Cualquier usuario de repositorios fotográficos, comenzando seguramente – o al menos para mí – con Flickr en 2004, recordará los requerimientos derivados del etiquetado de fotografías: escoger etiquetas adecuadas, mantener la coherencia, utilizar singular o plural, etc. para que esas etiquetas pudiesen cumplir su función, la de acceder al contenido de manera más sencilla, cuando fuese necesario. Ahora, un algoritmo puede “ver” la foto, deducir su contenido con un notable índice de acierto, y asignar las correspondientes etiquetas con total corrección y coherencia. Sin intervención humana.

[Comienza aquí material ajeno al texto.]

==> src/rtl/dec_pkg.sv <==
// dec_pkg: shared FSM state, mode encodings and default widths for dec_scan
package dec_pkg;
  localparam int IN_W_DEF    = 3;
  localparam int DWELL_W_DEF = 4;
  localparam logic MODE_DIRECT = 1'b0;
  localparam logic MODE_SCAN   = 1'b1;
  typedef enum logic [1:0] {IDLE, DIRECT, SCAN} state_t;
endpackage

==> src/rtl/dec_onehot.sv <==
// dec_onehot: MSB-first index to one-hot decode (index 0 -> top bit)
module dec_onehot
  import dec_pkg::*;
#(
  parameter int IN_W = IN_W_DEF
) (
  input  logic [IN_W-1:0]      idx,
  output logic [2**IN_W-1:0]   y
);
  always_comb begin
    y = '0;
    y[~idx] = 1'b1;
  end
endmodule
--- config.mk ---
export PLATFORM = sky130hd
export DESIGN_NAME = sonar_varredura_n
export DESIGN_NICKNAME = d
export VERILOG_FILES = /design/src/rtl/sonar_varredura_n.sv
export SDC_FILE = /design/constraint.sdc
export NUM_CORES = 1
export LEC_CHECK = 0
export ABC_AREA = 1
export CORE_MARGIN = 4
export CORE_UTILIZATION = 55
export DETAILED_ROUTE_END_ITERATION = 16
export PLACE_DENSITY = 0.8
export SLEW_MARGIN = 20
export SYNTH_ARGS = -nofsm -noshare
export SYNTH_HDL_FRONTEND = slang
export SYNTH_SLANG_ARGS = --single-unit
--- constraint.sdc ---
create_clock -name clock -period 2.36 [get_ports clock]
set_input_delay 0.236 -clock clock [delete_from_list [all_inputs] [get_ports clock]]
set_output_delay 0.236 -clock clock [all_outputs]
set_load 0.01 [all_outputs]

Que una máquina sea capaz de pasar de entender una imagen como un simple conjunto de píxeles, a interpretar su contenido y etiquetarlo con precisión es algo que no es radicalmente novedoso: se lleva mucho tiempo trabajando en ello con un nivel de avance más que notable. Pero constatarlo sobre tus propias fotografías puede ayudar a muchos a entender lo que ello significa y las posibilidades que ofrece. Puede hace que algunos ingenuos que todavía piensan que la inteligencia artificial consiste en la simple ejecución de rutinas preconcebidas se den cuenta de que aquí hay más, mucho más. No hablamos de una máquina capaz simplemente de ver una fotografía y compararla con una base de datos, sino de una máquina que es capaz de ver un puente y ser capaz de entender que es un puente, independientemente del puente que sea o desde qué ángulo esté tomado. Capaz de compararla con todas las fotos etiquetadas como puentes utilizadas en su entrenamiento, y deducir que esa nueva imagen también es un puente… que es básicamente lo que hace una inteligencia humana, tras haber sido adecuadamente entrenada.